My friend and I were like, yeah, whatever. We were world-class road trippers and were then on our tenth day of travelling and we were way too jaded and experienced to believe literature for tourists
, pshaw. But the next morning came and we were up before dawn because neither one of us had anticipated the absolute agony our hamstrings would be experiencing after a hike up and down a fucking canyon (note: you should drink a lot of water when you're hiking because hiking is not walking, it's EX-ER-CISE) and since we were up, we decided to go see the sun rise. We had to drive to the point. We could not walk easily.
It was the southern most point. Maybe northern most. Actually, I'm not sure what -ern most point it was because it's easy to lose direction in the Grand Canyon because the Grand Canyon is like, "I don't give a fuck about you and your direction. I'M THE GRAND FUCKING CANYON." And, you know, it has a point there.

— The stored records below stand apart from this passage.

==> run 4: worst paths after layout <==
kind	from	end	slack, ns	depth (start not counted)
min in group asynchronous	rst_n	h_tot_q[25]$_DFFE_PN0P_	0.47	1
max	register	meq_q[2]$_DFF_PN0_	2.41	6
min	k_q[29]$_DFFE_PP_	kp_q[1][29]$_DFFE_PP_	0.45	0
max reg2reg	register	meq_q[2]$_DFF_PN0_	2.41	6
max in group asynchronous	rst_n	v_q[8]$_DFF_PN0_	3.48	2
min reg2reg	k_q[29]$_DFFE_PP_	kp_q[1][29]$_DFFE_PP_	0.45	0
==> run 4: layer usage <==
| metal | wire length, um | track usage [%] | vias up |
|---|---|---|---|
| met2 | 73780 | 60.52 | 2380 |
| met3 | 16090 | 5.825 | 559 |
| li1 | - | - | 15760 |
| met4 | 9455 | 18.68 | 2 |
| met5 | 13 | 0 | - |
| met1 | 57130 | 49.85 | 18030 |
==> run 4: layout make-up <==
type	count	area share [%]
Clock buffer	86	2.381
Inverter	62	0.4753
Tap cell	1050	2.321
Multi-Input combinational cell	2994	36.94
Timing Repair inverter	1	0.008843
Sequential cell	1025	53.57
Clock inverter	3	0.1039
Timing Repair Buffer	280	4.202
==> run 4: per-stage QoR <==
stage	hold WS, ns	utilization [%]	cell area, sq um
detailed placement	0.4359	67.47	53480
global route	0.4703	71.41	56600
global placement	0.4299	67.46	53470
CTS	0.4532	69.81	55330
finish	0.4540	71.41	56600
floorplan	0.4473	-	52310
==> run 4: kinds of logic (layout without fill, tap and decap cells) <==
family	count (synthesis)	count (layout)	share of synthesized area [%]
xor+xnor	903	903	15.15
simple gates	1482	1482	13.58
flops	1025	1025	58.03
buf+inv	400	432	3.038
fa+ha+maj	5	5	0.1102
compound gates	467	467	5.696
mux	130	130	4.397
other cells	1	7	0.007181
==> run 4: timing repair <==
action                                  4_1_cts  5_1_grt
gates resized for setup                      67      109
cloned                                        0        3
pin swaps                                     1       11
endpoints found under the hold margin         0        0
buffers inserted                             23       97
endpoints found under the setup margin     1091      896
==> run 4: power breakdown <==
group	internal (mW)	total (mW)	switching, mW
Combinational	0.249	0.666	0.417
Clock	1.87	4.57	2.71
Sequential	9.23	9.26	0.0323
Source: an optimization exercise on an open RTL-to-GDS flow (aim: small area, a short achievable clock period and few clock cycles per item). Production flows keep margins and buffers that such runs may drop. Where RTL was checked, it was by simulation tests only, not by an equivalence proof against the original. Power and IR drop assume default switching activity.

==> flow/design.v (excerpt) <==
module crypt_machine #(
    parameter int data_in_w = 32,
    parameter int rounds    = 32
) (
    input  logic                  clk,
    input  logic                  resetn,
    input  logic [data_in_w-1:0]  data_in,
    input  logic                  go,
    input  logic                  decrypt,
    output logic                  done,
    output tea_pkg::word_t        display
);
Size: about 21,000 µm² of cells after synthesis.
clock: 12.0 ns
lec_check: 0
cap_margin: 20
core_margin: 2
core_utilization: 40
slew_margin: 20
standard.sh (not shown) runs the stock make flow with config.mk's settings and CLKGATE_MAP_FILE= SYNTH_SCRIPT=/design/flow/synth_recipe.tcl, a recipe that flattens the netlist after the stock synthesis.
==> flow/flow/run.sh <==
#!/bin/bash
set -euo pipefail
export SETUP_SLACK_MARGIN=8.5
bash standard.sh > standard.log 2>&1
==> next run, changes <==
==> flow/run.sh (new file) <==
#!/bin/bash
# synth_recipe.tcl (not shown) runs the flow's synth.tcl, then flattens the netlist and writes it again
# the make line also repeats each setting of config.mk as NAME=value (left out here)
make -C /OpenROAD-flow-scripts/flow DESIGN_CONFIG=/design/flow/config.mk WORK_HOME=/design/flow/orfs CLKGATE_MAP_FILE= SYNTH_SCRIPT=/design/flow/synth_recipe.tcl finish
Settings changed: SETUP_SLACK_MARGIN set to 5.
removed: flow/flow/run.sh
removed: flow/standard.sh
What happened: The new run ran to the end with no violations; synthesized area does not change; register-to-register slack loses 0.48 ns; routed wire length went down by 13%; setup slack loses 0.92 ns; core utilization went down by 6.2 points; worst hold slack loses 0.0054 ns; clock skew stays flat; cell count went down by 6.3%; die area is unchanged; sequential power is about the same; total power went down by 3.4%.
Function was not checked in any run of this note: the RTL went through the layout flow alone.

========
## north
Another version of the RTL of crypt_machine (not shown whole).
Size: ~310 flip-flops, ~69 I/O pins, ~19000 sq um of cells after synthesis.
## crypt_machine
module crypt_machine #(
    parameter int data_in_w = 32,
    parameter int rounds    = 32
) (
    input  logic                  clk,
    input  logic                  resetn,
    input  logic [data_in_w-1:0]  data_in,
    input  logic                  go,
    input  logic                  decrypt,
    output logic                  done,
    output tea_pkg::word_t        display
);
==> flow/config.mk <==
export PLATFORM = sky130hd
export DESIGN_NAME = crypt_machine
export DESIGN_NICKNAME = crypt_machine
export VERILOG_FILES = /design/flow/design.v
export SDC_FILE = /design/flow/constraint.sdc
export NUM_CORES = 4
export LEC_CHECK = 0
export CAP_MARGIN = 20
export CORE_MARGIN = 2
export CORE_UTILIZATION = 55
export CTS_BUF_LIST = sky130_fd_sc_hd__clkbuf_8
export SLEW_MARGIN = 20
==> flow/constraint.sdc <==
create_clock -name core_clock -period 12.0 [get_ports {clk}]
set_input_delay 2.4000 -clock core_clock [delete_from_list [all_inputs] [get_ports {clk}]]
set_output_delay 2.4000 -clock core_clock [all_outputs]
set_load 0.01 [all_outputs]
==> flow/flow/run.sh <==
#!/bin/bash
set -euo pipefail
export SETUP_SLACK_MARGIN=8.0
export BUFFER_PORTS_ARGS="-buffer_cell sky130_fd_sc_hd__buf_4"
bash standard.sh > standard.log 2>&1
Testbench counts of north, summed over its fixed seeds: cycles 7,752, ops 96.
Context: an optimization exercise on an open-source flow, tuned for small area, a short achievable clock period and few clock cycles. The choices shown serve that exercise and are no tape-out recipe.
Only the layout flow was run in this run; the RTL was not checked for function there.
Power figures rest on the tool's default switching activity, not on a simulated workload.

===== design/flow/run.sh =====
#!/bin/bash
# synth_recipe.tcl (not shown) runs the flow's synth.tcl, then flattens the netlist and writes it again
# the make line also repeats each setting of config.mk as NAME=value (left out here)
make -C /OpenROAD-flow-scripts/flow DESIGN_CONFIG=/design/flow/config.mk WORK_HOME=/design/flow/orfs CLKGATE_MAP_FILE= SYNTH_SCRIPT=/design/flow/synth_recipe.tcl finish

===== design/flow/config.mk =====
export PLATFORM = sky130hd
export DESIGN_NAME = job_sequencing_deadlines
export DESIGN_NICKNAME = job_sequencing_deadlines
export VERILOG_FILES = /design/flow/design.v
export SDC_FILE = /design/flow/constraint.sdc
export NUM_CORES = 4
export LEC_CHECK = 0
export CAP_MARGIN = 20
export CORE_MARGIN = 2
export CORE_UTILIZATION = 40
export SLEW_MARGIN = 20

===== design/flow/constraint.sdc =====
create_clock -name core_clock -period 6.0 [get_ports {clk_i}]
set_input_delay 1.2000 -clock core_clock [delete_from_list [all_inputs] [get_ports {clk_i}]]
set_output_delay 1.2000 -clock core_clock [all_outputs]
set_load 0.01 [all_outputs]

===== design/flow/design.v =====
package jsd_pkg;
  localparam int unsigned DlW  = 8;
  localparam int unsigned PrW  = 16;
  localparam int unsigned SumW = 24;
  localparam int unsigned MaxJobsDef     = 64;
  localparam int unsigned MaxDeadlineDef = 63;
endpackage
module jsd_job_mem #(
  parameter int unsigned MAX_JOBS = 256,
  parameter int unsigned IW       = $clog2(MAX_JOBS)
) (
  input  logic                    clk_i,
  input  logic                    we_i,
  input  logic [IW-1:0]           waddr_i,
  input  logic [jsd_pkg::DlW-1:0] wdl_i,
  input  logic [jsd_pkg::PrW-1:0] wpr_i,
  input  logic [IW-1:0]           raddr_i,
  output logic [jsd_pkg::DlW-1:0] rdl_o,
  output logic [jsd_pkg::PrW-1:0] rpr_o
);
  localparam int unsigned DlW  = jsd_pkg::DlW;
  localparam int unsigned PrW  = jsd_pkg::PrW;
  localparam int unsigned SumW = jsd_pkg::SumW;
  logic [DlW-1:0] dl_mem [MAX_JOBS];
  logic [PrW-1:0] pr_mem [MAX_JOBS];
  always_ff @(posedge clk_i) begin
    if (we_i) begin
      dl_mem[waddr_i] <= wdl_i;
      pr_mem[waddr_i] <= wpr_i;
    end
    rdl_o <= dl_mem[raddr_i];
    rpr_o <= pr_mem[raddr_i];
  end
endmodule
module jsd_slot_mem #(
  parameter int unsigned DEPTH = 256,
  parameter int unsigned SW    = $clog2(DEPTH)
) (
  input  logic          clk_i,
  input  logic          we_i,
  input  logic [SW-1:0] waddr_i,
  input  logic [SW-1:0] wdata_i,
  input  logic [SW-1:0] raddr_i,
  output logic [SW-1:0] rdata_o
);
  logic [SW-1:0] par_mem [DEPTH];
  always_ff @(posedge clk_i) begin
    if (we_i) begin
      par_mem[waddr_i] <= wdata_i;
    end
    rdata_o <= par_mem[raddr_i];
  end
endmodule
module job_sequencing_deadlines #(
  parameter int unsigned MAX_JOBS     = jsd_pkg::MaxJobsDef,
  parameter int unsigned MAX_DEADLINE = jsd_pkg::MaxDeadlineDef
) (
  input  logic                     clk_i,
  input  logic                     rst_ni,
  input  logic                     in_valid_i,
  output logic                     in_stall_o,
  input  logic [jsd_pkg::DlW-1:0]  deadline_i,
  input  logic [jsd_pkg::PrW-1:0]  profit_i,
  input  logic                     last_i,
  output logic                     out_valid_o,
  input  logic                     out_stall_i,
  output logic [jsd_pkg::SumW-1:0] total_profit_o
);
  localparam int unsigned DlW  = jsd_pkg::DlW;
  localparam int unsigned PrW  = jsd_pkg::PrW;
  localparam int unsigned SumW = jsd_pkg::SumW;
  localparam int unsigned IW = (MAX_JOBS > 1) ? $clog2(MAX_JOBS) : 1;
  localparam int unsigned CW = $clog2(MAX_JOBS + 1);
  localparam int unsigned SW = $clog2(MAX_DEADLINE + 1);
  localparam int unsigned KW = PrW + DlW + IW;
  typedef enum logic [2:0] {
    S_CLEAR, S_LOAD, S_SCAN_RD, S_SCAN_CMP, S_FIND_RD, S_FIND_CHK, S_DONE
  } state_e;
  state_e          state_q;
  logic [CW-1:0]   cnt_q, pass_q;
  logic [IW-1:0]   idx_q;
  logic [SW-1:0]   clr_q, r_q;
  logic [KW-1:0]   best_q, prev_q;
  logic            have_q, first_q;
  logic [SumW-1:0] sum_q;
  logic            out_valid_q;
  logic [SumW-1:0] out_q;
  logic [DlW-1:0]  rdl;
  logic [PrW-1:0]  rpr;
  logic [SW-1:0]   par;
  logic            in_xfer;
  logic [KW-1:0]   cand, best_n;
  logic            take;
  logic [DlW-1:0]  sel_dl;
  logic [SW-1:0]   sel_slot;
  logic [SumW:0]   sum_ext;
  logic            slot_we;
  logic [SW-1:0]   slot_waddr, slot_wdata, slot_raddr;
  assign in_stall_o     = (state_q != S_LOAD);
  assign in_xfer        = in_valid_i && !in_stall_o;
  assign out_valid_o    = out_valid_q;
  assign total_profit_o = out_q;
  jsd_job_mem #(.MAX_JOBS(MAX_JOBS), .IW(IW)) u_job_mem (
    .clk_i   (clk_i),
    .we_i    (in_xfer && (cnt_q < CW'(MAX_JOBS))),
    .waddr_i (cnt_q[IW-1:0]),
    .wdl_i   (deadline_i),
    .wpr_i   (profit_i),
    .raddr_i (idx_q),
    .rdl_o   (rdl),
    .rpr_o   (rpr)
  );
  always_comb begin
    slot_we    = 1'b0;
    slot_waddr = r_q;
    slot_wdata = r_q - SW'(1);
    if (state_q == S_CLEAR) begin
      slot_we    = 1'b1;
      slot_waddr = clr_q;
      slot_wdata = clr_q;
    end else if (state_q == S_FIND_CHK && par == r_q && r_q != '0) begin
      slot_we = 1'b1;
    end
  end
  assign slot_raddr = r_q;
  jsd_slot_mem #(.DEPTH(MAX_DEADLINE + 1), .SW(SW)) u_slot_mem (
    .clk_i   (clk_i),
    .we_i    (slot_we),
    .waddr_i (slot_waddr),
    .wdata_i (slot_wdata),
    .raddr_i (slot_raddr),
    .rdata_o (par)
  );
  always_comb begin
    cand   = {rpr, ~rdl, ~idx_q};
    take   = (first_q || cand < prev_q) && (!have_q || cand > best_q);
    best_n = take ? cand : best_q;
    sel_dl = ~best_n[IW +: DlW];
    if (32'(sel_dl) > MAX_DEADLINE) begin
      sel_slot = SW'(MAX_DEADLINE);
    end else begin
      sel_slot = SW'(sel_dl);
    end
    sum_ext = {1'b0, sum_q} + (SumW + 1)'(prev_q[KW-1 -: PrW]);
  end
  always_ff @(posedge clk_i or negedge rst_ni) begin
    if (!rst_ni) begin
      state_q     <= S_CLEAR;
      cnt_q       <= '0;
      pass_q      <= '0;
      idx_q       <= '0;
      clr_q       <= '0;
      r_q         <= '0;
      best_q      <= '0;
      prev_q      <= '0;
      have_q      <= 1'b0;
      first_q     <= 1'b1;
      sum_q       <= '0;
      out_valid_q <= 1'b0;
      out_q       <= '0;
    end else begin
      if (out_valid_q && !out_stall_i) begin
        out_valid_q <= 1'b0;
      end
      unique case (state_q)
        S_CLEAR: begin
          clr_q <= clr_q + SW'(1);
          if (clr_q == SW'(MAX_DEADLINE)) begin
            state_q <= S_LOAD;
          end
        end
        S_LOAD: begin
          if (in_xfer) begin
            if (cnt_q < CW'(MAX_JOBS)) begin
              cnt_q <= cnt_q + CW'(1);
            end
            if (last_i) begin
              idx_q   <= '0;
              pass_q  <= '0;
              have_q  <= 1'b0;
              first_q <= 1'b1;
              sum_q   <= '0;
              state_q <= S_SCAN_RD;
            end
          end
        end
        S_SCAN_RD: begin
          state_q <= S_SCAN_CMP;
        end
        S_SCAN_CMP: begin
          if (CW'(idx_q) + CW'(1) == cnt_q) begin
            prev_q  <= best_n;
            first_q <= 1'b0;
            have_q  <= 1'b0;
            r_q     <= sel_slot;
            state_q <= S_FIND_RD;
          end else begin
            best_q  <= best_n;
            have_q  <= have_q || take;
            idx_q   <= idx_q + IW'(1);
            state_q <= S_SCAN_RD;
          end
        end
        S_FIND_RD: begin
          state_q <= S_FIND_CHK;
        end
        S_FIND_CHK: begin
          if (par != r_q) begin
            r_q     <= par;
            state_q <= S_FIND_RD;
          end else begin
            if (r_q != '0) begin
              sum_q <= sum_ext[SumW] ? '1 : sum_ext[SumW-1:0];
            end
            pass_q <= pass_q + CW'(1);
            idx_q  <= '0;
            if (pass_q + CW'(1) == cnt_q) begin
              state_q <= S_DONE;
            end else begin
              state_q <= S_SCAN_RD;
            end
          end
        end
        S_DONE: begin
          if (!out_valid_q) begin
            out_valid_q <= 1'b1;
            out_q       <= sum_q;
            cnt_q       <= '0;
            sum_q       <= '0;
            clr_q       <= '0;
            state_q     <= S_CLEAR;
          end
        end
        default: state_q <= S_CLEAR;
      endcase
    end
  end
endmodule

==> run summary <==
==> cell families (layout without fill, tap and decap cells) <==
logic type	after synthesis	after routing	synth area share
simple gates	479	479	0.0257
mux	663	663	0.175
other cells	0	8	0
flops	2096	2096	0.745
fa+ha+maj	82	82	0.0124
compound gates	295	295	0.0231
xor+xnor	48	48	0.00506
buf+inv	283	579	0.0142
==> cells in the mapped netlist, drive strengths merged, types with 14 or more instances <==
library cell and instances:
xnor2 31, buf 89, nand4 17, mux2i 16, a21o 14, xor2 17
nand3 33, dfrtp 145, edfxtp 1920, mux4 630, dfxtp 30, nand2 174
nor2 170, a31oi 29, clkbuf 111, mux2 17, o31ai 14, a22oi 16
ha 81, inv 83, a21oi 54, o21ai 86
==> report_power, final <==
group | switching (mW) | total [mW] | internal, mW
Clock | 5.55 | 12.8 | 7.26
Combinational | 5.74 | 9.69 | 3.95
Sequential | 0.572 | 17.9 | 17.3
Total | 11.9 | 40.4 | 28.5
==> path summary, 6_finish.rpt <==
path	from	endpoint	slack (ns)	cells past startpoint
setup / recovery	r_q[3]	u_slot_mem.par_mem[22][3]	1.72	8
hold / removal	out_q[10]	out_q[10]	0.47	2
setup reg to reg	r_q[3]	u_slot_mem.par_mem[22][3]	1.72	8
hold reg to reg	out_q[10]	out_q[10]	0.47	2
max in group asynchronous	rst_ni	idx_q[1]	4.24	2
min in group asynchronous	rst_ni	out_q[12]	0.48	1
==> registers in the layout, summed over array words and instances (netlist names), 16 cells and up <==
| register | flops |
|---|---|
| best_q | 30 |
| out_q | 24 |
| prev_q | 30 |
| sum_q | 24 |
| u_job_mem.dl_mem | 512 |
| u_job_mem.pr_mem | 1024 |
| u_job_mem.rpr_o | 16 |
| u_slot_mem.par_mem | 384 |
==> cell usage in the layout (no fill, tap or decap), types with 8 or more instances in the layout <==
cell and n:
o21ai_0 61, o31ai_1 14, a31oi_1 28, ha_1 81, edfxtp_1 1920, mux4_2 630, a22oi_1 16, buf_4 66
mux2_1 17, nor3_1 9, xnor2_1 31, dfrtp_1 139, clkinv_1 46, clkinvlp_4 9, nor2b_1 13, clkbuf_8 11
diode_2 8, o22ai_1 13, o21ai_1 21, nand2_1 173, nor2_4 62, dfxtp_1 30, a21o_1 14, a21oi_1 50
inv_1 81, bufinv_16 14, mux2i_1 16, clkbuf_1 46, nand4_1 17, and3_1 10, clkinv_2 36, xor2_1 17
clkdlybuf4s50_1 29, clkbuf_16 213, nor2_1 108, nand3_1 31
==> layer usage <==
metal	GRT usage	share of wire	wire [um]	vias up
met3	0.0339	0.074	14900	274
li1	-	-	-	16700
met1	0.276	0.43	85800	21100
met2	0.300	0.48	96300	1441
met4	0.0493	0.023	4720	0
met5	0	0	0	-
==> cell type report <==
cell class | count | area share
sequential | 2096 | 0.659
clock inverter | 119 | 0.0116
timing repair buffer | 107 | 0.0103
clock buffer | 270 | 0.0602
inverter | 83 | 0.00339
antenna | 8 | 0.000213
tap | 2704 | 0.0360
multi-input combinational | 1567 | 0.220
==> tightest hold or removal path: cells and delay by family, from the launching register on <==
| family | cells | cell delay (ns) |
|---|---|---|
| flops | 1 | 0.34 |
| simple gates | 2 | 0.10 |
==> key figures <==
Cells and area
  – FF+latch area: 61900 um2
  – Layout cells sized above 1: 0.260
  – Fillers: approximately 17000
  – Design Area, Final: ~94000 um2
  – Multi-input logic area: between 20000 and 25000 um2
  – Non-Filler Instances: around 7000
  – Fin util: 0.454
  – Final net count: 4176
  – Syn-to-layout area delta: 13.0%

Clock network
  – Post-CTS Setup Bufs: 0
  – Inserted Clock Buffers: 210
  – Clock latency (worst-skew pair): 0.86 ns
  – CTS tree: built
  – Post-CTS Hold Buffers: 0
  – Clk pin slew, worst setup/hold paths: 0.06 ns
  – H-Tree Depth: 4
  – CTS sink cnt: about 2100
  – CTS root buf: clkbuf_16
  – CTS max path bufs: 3
  – Post_cts resized: 0

Logic synthesis
  – Cell Area, Synth: approximately 83000 um2
  – Syn nets: 4057
  – Ranking of synthesized cells by area: edfxtp_1, mux4_2, dfrtp_1
  – Count of cell types in the netlist: 73
  – Async SR Flop Fraction: 0.0697
  – Main flop type after synthesis: edfxtp_1
  – Yosys top cell by area: edfxtp_1
  – Number of flops mapped to enable cells by yosys: approximately 1900
  – Synth top area share: 0.693
  – Part of the Yosys area used for sequential elements: 0.745
  – Ys Warns: 3
  – Mapped Cells: approximately 3900
  – Avg Cell Area, Syn: ~21 um2
  – Seq cells post-synth: between 2000 and 2500

Routing
  – Vias: ~40000
  – Vias/cell: 5.68
  – DRC violation count after routing: 0
  – WL final: ~200 mm
  – ANT nets after route: 0
  – Iter 0 DRT Violations: roughly 4400
  – DRT Pass-1 Iters: 5
  – Routed wire per std cell: around 29 um

Worst setup path
  – CP Capture Type: flop
  – Critical Path AT: roughly 4.8 ns
  – Critical path's slowest cell: nor2_1
  – CP startpoint kind: flop
  – Crit path max fanout: 30
  – Cell family with most CP delay: simple AND/OR/NAND/NOR gates
  – Worst setup path class: flop to flop
  – Worst-path cell chain: buf_4, xnor2_1, nand4_1, nor3_1, nand2b_1, nand2_1, nand3_1, nor2_1
  – WP data required: 6.48 ns
  – Crit-path max cell delay: a little under 0.7 ns
  – Bufs and invs on worst path: 1

Place
  – Placed Area: slightly below 90000 um2
  – Post-DP HPWL: between 100 and 150 mm
  – Global placement routability congestion: just over 0.8
  – Setup WS pre-CTS: 1.26 ns
  – Buffers added on ports: 54
  – DP Cell Count: roughly 6600

Hold path
  – HP Class: flop to flop

Floorplanning
  – Core ar.: 207000 um2
  – Die area: 212000 um2
  – Initial Util: 0.402
  – Horiz. Die Dim: around 460 um
  – Die height: 460 um
  – I/O pin count: 55
  – Rows: roughly 170

STA
  – Fin. max-slew vios: 0
  – Slew @ Worst Pin: 1.15 ns
  – Tcrit/Tclk final: 0.714
  – Final WS setup: between 1.5 and 2 ns
  – Hold_ws: ~0.47 ns
  – Sum Neg Setup Slack: 0 ns
  – Slew margin rel.: 0.231
  – Setup Skew: about 0.055 ns
  – Hold Vio Cnt, Final: 0
  – Max Clk Rate: about 230 MHz
  – Final setup vio count: 0
  – Min Clock Period, post-route: 4.28 ns
  – RSZ-0062 raised after global routing: false

GRT
  – Largest net degree at the start of global routing: 133
  – Tot GR Track Use: 0.191
  – Antenna violations before repair: 10
  – Vias in the first global route: about 39000
  – Global-route wire length before repair: 289 mm
  – Total gr overflow: 0

Power
  – Static Leak: just under 30 nW
  – Design Power: a little over 40 mW
  – Max VDD drop: approximately 0.33 mV
  – Pwr dens: about 430 nW/um2

Run
  – Max-cap violations: 0

Status
  – Status: timing/DRC/antenna clean

## static timing again, ports no longer ideal
How much do the figures lean on ideal ports? The routed layout below was timed once more, with nothing changed but the port constraints.
Step 1 (the two cells are an assumption about what drives the block):
set clk [get_ports {clk_i}]
set_driving_cell -lib_cell sky130_fd_sc_hd__clkbuf_16 $clk
set_driving_cell -lib_cell sky130_fd_sc_hd__buf_2 [delete_from_list [all_inputs] $clk]
Step 2 times the ports against the registers' clock, not the clock port: input delays grow and output delays shrink by t, the midpoint of the rising clock arrivals with the driver on.
a / b / c = ideal / step 1 / step 2; a / b = the first two.
t (ns): 0.919
slack for setup (ns): 1.716 / 1.716 / 1.178
worst hold slack (ns): 0.470 / 0.431 / 0.470
worst data-port slew with drivers (ns): 0.07
cell pins on the clock port's net: 1
After both steps this run still meets setup and hold. The setup slack of this run moves by 0.000 ns with the drivers and by -0.538 ns with both steps.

So there were some other people there, too, sleepy, but they had coffee, which we hadn't thought to bring though by that point I could feel how sore my arms were from the hike the day before (why? was I dancing down the trail? did I accidently do a jig with the squirrel? was it a squirrel jig? do the Irish know about squirrel jigs? do they think the squirrel jig is a rip off of the Irish jig?) and probably wouldn't've been able to lift a coffee anyway. So then someone goes, "Oh! It's time!" And we all look to the east and a dink of light starts eeking it's way over the horizon and then we all, as though we had just one head among us, immediately looked to the far wall of the canyon, just like the tourist literature instructed, and suddenly, gloriously, like the hand of god was tossing a god sized paint can across his god wall, the other side of the canyon lit up in every single color that has ever and will ever be created and it started at the east end and then--rrrrrrrrrrrrr--rifled across the entire wall all the way down to the west end, every color, EVERY SINGLE COLOR I'M TELLING YOU, every breathtaking love color ripping catlike quick in front of us . . . ohmygod . . .
And then, done. The sun was up. The day was like, "Um, yeah, I'm here, get to work, losers." The group of us, we just stood there. Silent. Mouths hanging open. I think I might've drooled. Also, it's quite possible I cried. It occurred to me that there is a god, which was a really big thought for me what with that whole lying to a priest thing and, you know, that disbelief in the illogical thing. It occurred to me then, there in the Grand Canyon, that I had just seen the whole world all at once, beyond the whole world, and the whole world and its beyond was so mouth-wateringly, language-stoppingly beautiful. I had just seen farther and further than I would ever see again. Miles and miles farther and further.